◆ What is expected ◆
Each line in the entries that has the word "means" has to be copied.

◆ Data provided ◆
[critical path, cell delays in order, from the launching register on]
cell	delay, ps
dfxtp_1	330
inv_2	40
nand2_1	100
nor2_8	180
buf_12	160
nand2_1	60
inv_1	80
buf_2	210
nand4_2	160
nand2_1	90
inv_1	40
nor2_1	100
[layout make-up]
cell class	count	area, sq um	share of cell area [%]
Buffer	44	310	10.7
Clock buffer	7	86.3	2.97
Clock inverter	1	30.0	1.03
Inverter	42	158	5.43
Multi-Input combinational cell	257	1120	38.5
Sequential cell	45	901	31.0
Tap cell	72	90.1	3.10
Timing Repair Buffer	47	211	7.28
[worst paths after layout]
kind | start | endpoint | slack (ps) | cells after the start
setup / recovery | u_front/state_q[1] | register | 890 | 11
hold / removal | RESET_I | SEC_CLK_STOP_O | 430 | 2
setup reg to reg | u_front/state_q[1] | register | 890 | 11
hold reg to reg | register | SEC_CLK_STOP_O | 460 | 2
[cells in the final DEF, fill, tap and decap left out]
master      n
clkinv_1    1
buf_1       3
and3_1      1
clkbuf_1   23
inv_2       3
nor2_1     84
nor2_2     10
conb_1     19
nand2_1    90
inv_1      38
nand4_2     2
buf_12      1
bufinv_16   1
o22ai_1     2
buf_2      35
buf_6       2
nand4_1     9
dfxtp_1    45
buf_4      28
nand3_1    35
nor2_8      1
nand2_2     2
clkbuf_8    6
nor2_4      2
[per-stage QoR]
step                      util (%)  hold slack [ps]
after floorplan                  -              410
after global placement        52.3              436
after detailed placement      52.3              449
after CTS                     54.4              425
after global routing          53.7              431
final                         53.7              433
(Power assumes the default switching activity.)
`config.mk`:
```
export PLATFORM = sky130hd
export DESIGN_NAME = analog_comparator_edge_logic
export DESIGN_NICKNAME = d
export VERILOG_FILES = /design/src/acmp_sync2.v /design/src/acmp_edge_flags.v /design/src/analog_comparator_edge_logic.v
export VERILOG_INCLUDE_DIRS = /design/src
export SDC_FILE = /design/constraint.sdc
export NUM_CORES = 1
export LEC_CHECK = 0
export BUFFER_PORTS_ARGS = -buffer_cell sky130_fd_sc_hd__buf_2
export CORE_UTILIZATION = 45
export CTS_CLUSTER_DIAMETER = 30
export DETAILED_ROUTE_END_ITERATION = 16
export PLACE_DENSITY = 0.76
export SLEW_MARGIN = 20
export SYNTH_ARGS = -nofsm -noshare
export SYNTH_HDL_FRONTEND = slang
export SYNTH_SLANG_ARGS = --single-unit
```
`constraint.sdc`:
```
create_clock -name clk_sys_i -period 1.45 [get_ports clk_sys_i]
set_input_delay 0.145 -clock clk_sys_i [delete_from_list [all_inputs] [get_ports clk_sys_i]]
set_output_delay 0.145 -clock clk_sys_i [all_outputs]
set_load 0.005 [all_outputs]
```
--- config.mk ---
export PLATFORM = sky130hd
export DESIGN_NAME = host_port_pins
export DESIGN_NICKNAME = d
export VERILOG_FILES = /design/src/include/host_pins_pkg.sv /design/src/hw/pin_cell.sv /design/src/hw/host_port_pins.sv
export SDC_FILE = /design/constraint.sdc
export NUM_CORES = 1
export LEC_CHECK = 0
export BUFFER_PORTS_ARGS = -buffer_cell sky130_fd_sc_hd__buf_2
export CAP_MARGIN = 15
export CELL_PAD_IN_SITES_DETAIL_PLACEMENT = 1
export CELL_PAD_IN_SITES_GLOBAL_PLACEMENT = 2
export CORE_MARGIN = 5
export CORE_UTILIZATION = 25
export CTS_BUF_LIST = sky130_fd_sc_hd__clkbuf_16
export CTS_CLUSTER_DIAMETER = 120
export DETAILED_ROUTE_END_ITERATION = 8
export PLACE_DENSITY = 0.87
export SLEW_MARGIN = 20
export SYNTH_ARGS = -nofsm -noshare
export SYNTH_HDL_FRONTEND = slang
export SYNTH_SLANG_ARGS = --single-unit
--- constraint.sdc ---
create_clock -name clk_sys -period 1.2 [get_ports clk_sys]
set_clock_uncertainty 0.15 [all_clocks]
set_input_delay 0.06 -clock clk_sys [delete_from_list [all_inputs] [get_ports clk_sys]]
set_output_delay 0.06 -clock clk_sys [all_outputs]
set_load 0.005 [all_outputs]
--- src/include/host_pins_pkg.sv ---
// constants for the host port pin function block
`default_nettype none
package host_pins_pkg;
  // port control word layout (16 bits)
  localparam int CTRL_W        = 16;
  localparam int BIT_HOST_EN   = 0;   // 1: host function, 0: general-purpose io
  localparam int BIT_DBL_STRB  = 1;   // 1: separate read / write strobes
  localparam int BIT_MUXED     = 2;   // 1: multiplexed address/data bus
  localparam int BIT_DBL_REQ   = 3;   // 1: separate tx / rx requests
  localparam int BIT_REQ_OD    = 4;   // 1: requests are open-drain
  localparam int BIT_STRB_POL  = 5;   // 1: strobes active high
  localparam int BIT_CS_POL    = 6;   // 1: chip select active high
  localparam int BIT_REQ_POL   = 7;   // 1: requests active high
  localparam int BIT_ACK_POL   = 8;   // 1: acknowledge active high
  localparam logic [15:0] CTRL_RESET = 16'h0000;
  // general-purpose io pins handled here: 11..15
  localparam int NPINS   = 5;
  localparam int PIN_LO  = 11;
  localparam logic [4:0] DIR_RESET = 5'h00;
endpackage : host_pins_pkg
`default_nettype wire

--- src/hw/pin_cell.sv ---
// one port pin: input synchroniser plus registered output drive
`default_nettype none
module pin_cell (
  input  wire logic clk_sys,
  input  wire logic arst_n,
  input  wire logic pad_in,
  input  wire logic hold,
  input  wire logic next_out,
  input  wire logic next_oe_n,
  output logic      pin_sync,
  output logic      pad_out,
  output logic      pad_oe_n
);
  logic meta;

  always_ff @(posedge clk_sys or negedge arst_n) begin
    if (!arst_n) begin
      meta     <= 1'b0;
      pin_sync <= 1'b0;
    end else begin
      meta     <= pad_in;
      pin_sync <= meta;
    end
  end

  // reset: every pin an undriven input
  always_ff @(posedge clk_sys or negedge arst_n) begin
    if (!arst_n) begin
      pad_out  <= 1'b0;
      pad_oe_n <= 1'b1;
    end else if (!hold) begin
      pad_out  <= next_out;
      pad_oe_n <= next_oe_n;
    end
  end
endmodule : pin_cell
`default_nettype wire

--- src/hw/host_port_pins.sv ---
// pin function steering for host port pins 11 to 15
//
// Function
// - single strobe, host mode: pin eleven is the read/write select input.
// - double strobe: pin eleven is the read strobe input.
// - single strobe: pin twelve is the one data strobe for reads and writes.
// - double strobe: pin twelve is the write strobe input.
// - non-multiplexed: accept access only while chip select asserted; default active low.
// - multiplexed: pin thirteen is host address bit ten.
// - single request: pin fourteen drives combined request, default active low.
// - each request output may be driven or open-drain.
// - double request: pin fourteen drives transmit request, default active low.
// - double request: pin fifteen drives receive request, default active low.
// - single request: pin fifteen samples host acknowledge, default active low.
// - read, write and data strobes have programmable polarity, active low at reset.
// - general-purpose mode: each pin direction set from its direction bit.
// - stop state: inputs ignored, outputs tri-stated.
// - wait state, unless stop is also set, leaves pin function, direction and level unchanged.
// - function, style and polarity come from the 16-bit control word.
`default_nettype none
module host_port_pins
  import host_pins_pkg::*;
(
  input  wire logic              clk_sys,
  input  wire logic              arst_n,
  input  wire logic [CTRL_W-1:0] port_control_reg,
  input  wire logic [NPINS-1:0]  port_direction_reg,
  input  wire logic [NPINS-1:0]  gpio_out,
  input  wire logic              stop_state,
  input  wire logic              wait_state,
  input  wire logic              req_tx,
  input  wire logic              req_rx,
  input  wire logic [NPINS-1:0]  pad_in,
  output logic      [NPINS-1:0]  pad_out,
  output logic      [NPINS-1:0]  pad_oe_n,
  output logic      [NPINS-1:0]  gpio_in,
  output logic                   host_read_access,
  output logic                   host_write_access,
  output logic                   host_chip_select,
  output logic                   host_addr_bit_ten,
  output logic                   host_acknowledge_in
);
  // ----------------------------------------------------------------
  // control fields
  // ----------------------------------------------------------------
  wire host_en  = port_control_reg[BIT_HOST_EN];
  wire dbl_strb = port_control_reg[BIT_DBL_STRB];
  wire muxed    = port_control_reg[BIT_MUXED];
  wire dbl_req  = port_control_reg[BIT_DBL_REQ];
  wire req_od   = port_control_reg[BIT_REQ_OD];
  wire strb_pol = port_control_reg[BIT_STRB_POL];
  wire cs_pol   = port_control_reg[BIT_CS_POL];
  wire req_pol  = port_control_reg[BIT_REQ_POL];
  wire ack_pol  = port_control_reg[BIT_ACK_POL];

  // ----------------------------------------------------------------
  // pins
  // ----------------------------------------------------------------
  logic [NPINS-1:0] pin_sync;
  logic [NPINS-1:0] next_out;
  logic [NPINS-1:0] next_oe_n;
  // wait holds every pin as is; stop is handled through next_oe_n
  wire              hold = wait_state & ~stop_state;

  genvar g;
  generate
    for (g = 0; g < NPINS; g++) begin : g_pin
      pin_cell u_pin (
        .clk_sys   (clk_sys),
        .arst_n    (arst_n),
        .pad_in    (pad_in[g]),
        .hold      (hold),
        .next_out  (next_out[g]),
        .next_oe_n (next_oe_n[g]),
        .pin_sync  (pin_sync[g]),
        .pad_out   (pad_out[g]),
        .pad_oe_n  (pad_oe_n[g])
      );
    end
  endgenerate

  // ----------------------------------------------------------------
  // input decode (polarity bit 0 means active low)
  // ----------------------------------------------------------------
  wire strb_a   = pin_sync[0] ^ ~strb_pol;
  wire strb_b   = pin_sync[1] ^ ~strb_pol;
  wire cs_act   = pin_sync[2] ^ ~cs_pol;
  wire ack_act  = pin_sync[4] ^ ~ack_pol;
  wire sel_ok   = muxed | cs_act;
  wire live     = host_en & ~stop_state;
  // single strobe: pin eleven high means read
  wire rd_single = strb_b & pin_sync[0];
  wire wr_single = strb_b & ~pin_sync[0];
  wire next_rd   = live & sel_ok & (dbl_strb ? strb_a : rd_single);
  wire next_wr   = live & sel_ok & (dbl_strb ? strb_b : wr_single);
  wire next_cs   = live & ~muxed & cs_act;
  wire next_a10  = live & muxed & pin_sync[2];
  wire next_ack  = live & ~dbl_req & ack_act;
  // gpio inputs read as zero while stopped: ignored inputs
  wire [NPINS-1:0] next_gin = (host_en | stop_state) ? '0 : pin_sync;

  // ----------------------------------------------------------------
  // output drive
  // ----------------------------------------------------------------
  wire req14_act = dbl_req ? req_tx : (req_tx | req_rx);
  wire lvl14     = req14_act ^ ~req_pol;
  wire lvl15     = req_rx ^ ~req_pol;
  // open drain pulls only toward the low level, whatever the request polarity, else floats
  wire oe14_n    = req_od ? lvl14 : 1'b0;
  wire oe15_n    = req_od ? lvl15 : 1'b0;

  always_comb begin
    next_out  = gpio_out;
    next_oe_n = ~port_direction_reg;
    if (host_en) begin
      next_out  = {lvl15, lvl14, 3'b000};
      next_oe_n = {dbl_req ? oe15_n : 1'b1, oe14_n, 3'b111};
    end
    if (stop_state) begin
      next_oe_n = '1;
    end
  end

  // ----------------------------------------------------------------
  // registered host-side results
  // ----------------------------------------------------------------
  always_ff @(posedge clk_sys or negedge arst_n) begin
    if (!arst_n) begin
      host_read_access    <= 1'b0;
      host_write_access   <= 1'b0;
      host_chip_select    <= 1'b0;
      host_addr_bit_ten   <= 1'b0;
      host_acknowledge_in <= 1'b0;
      gpio_in             <= '0;
    end else if (!hold) begin
      host_read_access    <= next_rd;
      host_write_access   <= next_wr;
      host_chip_select    <= next_cs;
      host_addr_bit_ten   <= next_a10;
      host_acknowledge_in <= next_ack;
      gpio_in             <= next_gin;
    end
  end
endmodule : host_port_pins
`default_nettype wire
<file path="config.mk">
export PLATFORM = sky130hd
export DESIGN_NAME = fcsup_top
export DESIGN_NICKNAME = d
export VERILOG_FILES = /design/src/design/fcsup_pkg.sv /design/src/design/fcsup_pwm_gate.sv /design/src/design/fcsup_top.sv
export VERILOG_INCLUDE_DIRS = /design/src /design/src/design
export SDC_FILE = /design/constraint.sdc
export NUM_CORES = 1
export LEC_CHECK = 0
export ABC_CLOCK_PERIOD_IN_PS = 1960
export BUFFER_PORTS_ARGS = -buffer_cell sky130_fd_sc_hd__buf_2
export CAP_MARGIN = 5
export CORE_MARGIN = 10
export CORE_UTILIZATION = 40
export DETAILED_ROUTE_END_ITERATION = 8
export GPL_TIMING_DRIVEN = 0
export PLACE_DENSITY = 0.77
export REMOVE_ABC_BUFFERS = 1
export SYNTH_ARGS = -nofsm -noshare
export SYNTH_HDL_FRONTEND = slang
export SYNTH_SLANG_ARGS = --single-unit
</file>
<file path="constraint.sdc">
create_clock -name MCLK -period 1.96 [get_ports MCLK]
set_input_delay 0.196 -clock MCLK [delete_from_list [all_inputs] [get_ports MCLK]]
set_output_delay 0.196 -clock MCLK [all_outputs]
set_load 0.01 [all_outputs]
</file>
<file path="src/design/fcsup_params.svh">
// Constants of the fan control supervisor: offsets, bit positions,
// reset values and parameter defaults.
// Assumes inclusion by bare name from design files.
`ifndef FCSUP_PARAMS_SVH
`define FCSUP_PARAMS_SVH

// Register offsets
`define FCSUP_CTRL_OFFSET 8'h40
`define FCSUP_LOCK_LO 8'h5C
`define FCSUP_LOCK_HI 8'h75

// Field positions in the supervisor control register
`define FCSUP_BIT_START 0
`define FCSUP_BIT_LOCK 1
`define FCSUP_BIT_READY 2
`define FCSUP_BIT_FORCE 3

// Reset and default values
`define FCSUP_CTRL_RST 8'h00
`define FCSUP_DUTY_DEF 8'hFF
`define FCSUP_RANGE_FREQ_DEF 8'hC3
`define FCSUP_ZONE_DISABLED 3'h4

`endif

</file>
<file path="src/design/fcsup_pkg.sv">
// Types shared by the fan control supervisor modules.
// Assumes fcsup_params.svh is on the include path.
package fcsup_pkg;

  // Supervisor control bits, register bit order
  typedef struct packed {
    logic full_speed_force;
    logic ready;
    logic lock;
    logic start;
  } fcsup_ctrl_t;

  // Per-fan parameter pair selected between programmed and default
  typedef struct packed {
    logic [7:0] duty;
    logic [7:0] range_freq;
  } fcsup_fan_param_t;

endpackage : fcsup_pkg

</file>
<file path="src/design/fcsup_pwm_gate.sv">
// One fan's PWM output stage: full-speed force, disabled idle level,
// otherwise the generator's waveform.
// Assumes pwm_raw already carries the fan's polarity.
`timescale 1ns/10ps
`include "fcsup_params.svh"

module fcsup_pwm_gate
  import fcsup_pkg::*;
(
  // Clock and reset
  input wire logic clk,
  input wire logic rst_b,
  // Fan controls
  input wire logic pwm_raw,
  input wire logic [2:0] zone_assignment,
  input wire logic pwm_invert,
  input wire logic full_speed_force,
  // Pin drive
  output logic pwm_out
);

  typedef struct packed {
    logic pwm;
  } fcsup_gate_state_t;

  fcsup_gate_state_t st_reg;
  fcsup_gate_state_t st_next;

  always_comb begin
    st_next = st_reg;
    if (full_speed_force) begin
      // Force outranks the disabled code
      st_next.pwm = ~pwm_invert;
    end else if (zone_assignment == `FCSUP_ZONE_DISABLED) begin
      st_next.pwm = pwm_invert;
    end else begin
      st_next.pwm = pwm_raw;
    end
  end

  always_ff @(posedge clk) begin
    if (!rst_b) begin
      st_reg <= '0;
    end else begin
      st_reg <= st_next;
    end
  end

  assign pwm_out = st_reg.pwm;

endmodule : fcsup_pwm_gate

</file>
<file path="src/design/fcsup_top.sv">
// Fan control supervisor register: commit, lock, ready and full-speed
// force, plus the parameter selection and write protection they steer.
// Assumes the serial interface decodes bytes into one-cycle write
// strobes on MCLK and muxes CTRL_RDATA for reads at the control offset.
// Function
// - After commit is written to one, fan control uses the programmed duty and range/frequency values.
// - Before commit is set, programmed values are not moved into the working set and defaults stay.
// - Whenever commit is zero, defaults are used whatever the parameter registers hold.
// - Changing commit never alters the stored limit and parameter registers, only the selection.
// - Commit stays writable whether or not lock is set.
// - Writing lock to one makes the protected parameter registers read-only until power is lost.
// - Lock ignores further writes once set; only power-on reset clears it.
// - Ready is set by hardware after reset and once all converters work; writes do not change it.
// - While full-speed force is one, every PWM output runs at full duty regardless of lock.
// - Full-speed force overrides a fan's disabled setting.
// - While locked, writes to protected registers are dropped and contents kept.
// - A disabled fan drives its PWM output low, or high when inverted, unless forced.
`timescale 1ns/10ps
`include "fcsup_params.svh"

module fcsup_top
  import fcsup_pkg::*;
#(
  parameter int NUM_FANS = 3
)
(
  // Clock and reset
  input wire logic MCLK,
  input wire logic RST_B,
  // Register access from the serial interface
  input wire logic [7:0] REG_ADDR,
  input wire logic REG_WR,
  input wire logic [7:0] REG_WDATA,
  output logic [7:0] CTRL_RDATA,
  output logic PARAM_WR_OK,
  // Converter health, asynchronous
  input wire logic ADC_OK,
  // Parameter selection
  input wire fcsup_fan_param_t [NUM_FANS-1:0] PROG_PARAM,
  output fcsup_fan_param_t [NUM_FANS-1:0] EFF_PARAM,
  // PWM output stage
  input wire logic [NUM_FANS-1:0] PWM_RAW,
  input wire logic [NUM_FANS-1:0][2:0] ZONE_ASSIGNMENT,
  input wire logic [NUM_FANS-1:0] PWM_INVERT,
  output logic [NUM_FANS-1:0] PWM_OUT
);

  localparam fcsup_fan_param_t FAN_DEF = '{
    duty: `FCSUP_DUTY_DEF,
    range_freq: `FCSUP_RANGE_FREQ_DEF
  };

  typedef struct packed {
    fcsup_ctrl_t ctrl;
    logic [2:0] adc_sync;
    fcsup_fan_param_t [NUM_FANS-1:0] eff;
  } fcsup_state_t;

  fcsup_state_t st_reg;
  fcsup_state_t st_next;
  fcsup_state_t st_rst;
  fcsup_fan_param_t [NUM_FANS-1:0] eff_def;
  logic ctrl_wr;
  logic in_lock_range;
  logic adc_ok_stable;

  // Refused at elaboration: the struct and the checks assume 1..8 fans
  if (NUM_FANS < 1 || NUM_FANS > 8) begin : g_bad_fans
    $error("fcsup_top: NUM_FANS must lie in 1..8");
  end

  assign eff_def = {NUM_FANS{FAN_DEF}};
  assign ctrl_wr = REG_WR && (REG_ADDR == `FCSUP_CTRL_OFFSET);
  assign in_lock_range = (REG_ADDR >= `FCSUP_LOCK_LO) &&
                         (REG_ADDR <= `FCSUP_LOCK_HI);
  // Second and third stages must agree before the level counts
  assign adc_ok_stable = st_reg.adc_sync[1] & st_reg.adc_sync[2];

  always_comb begin
    st_rst = '0;
    st_rst.ctrl = fcsup_ctrl_t'(4'(`FCSUP_CTRL_RST));
    st_rst.eff = eff_def;
  end

  always_comb begin
    st_next = st_reg;
    st_next.adc_sync = {st_reg.adc_sync[1:0], ADC_OK};
    // Ready is sticky: a converter glitch later must not drop it
    if (adc_ok_stable) begin
      st_next.ctrl.ready = 1'b1;
    end
    if (ctrl_wr) begin
      // Commit and force ignore lock; ready and upper bits ignore data
      st_next.ctrl.start = REG_WDATA[`FCSUP_BIT_START];
      st_next.ctrl.full_speed_force = REG_WDATA[`FCSUP_BIT_FORCE];
      if (REG_WDATA[`FCSUP_BIT_LOCK]) begin
        st_next.ctrl.lock = 1'b1;
      end
    end
    // Selection only; programmed registers live elsewhere, untouched
    if (st_reg.ctrl.start) begin
      st_next.eff = PROG_PARAM;
    end else begin
      st_next.eff = eff_def;
    end
  end

  always_ff @(posedge MCLK) begin
    if (!RST_B) begin
      st_reg <= st_rst;
    end else begin
      st_reg <= st_next;
    end
  end

  // Protected writes are silently dropped once locked
  assign PARAM_WR_OK = REG_WR && in_lock_range && !st_reg.ctrl.lock;
  assign CTRL_RDATA = {4'h0, st_reg.ctrl};
  assign EFF_PARAM = st_reg.eff;

  genvar g;
  generate
    for (g = 0; g < NUM_FANS; g = g + 1) begin : g_fan
      fcsup_pwm_gate u_gate (
        .clk(MCLK),
        .rst_b(RST_B),
        .pwm_raw(PWM_RAW[g]),
        .zone_assignment(ZONE_ASSIGNMENT[g]),
        .pwm_invert(PWM_INVERT[g]),
        .full_speed_force(st_reg.ctrl.full_speed_force),
        .pwm_out(PWM_OUT[g])
      );
    end
  endgenerate

  logic past_valid;
  always_ff @(posedge MCLK) begin
    if (!RST_B) begin
      past_valid <= 1'b0;
    end else begin
      past_valid <= 1'b1;
    end
  end
endmodule : fcsup_top

</file>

◆ Response to the exercise ◆
  // input decode (polarity bit 0 means active low)
  // single strobe: pin eleven high means read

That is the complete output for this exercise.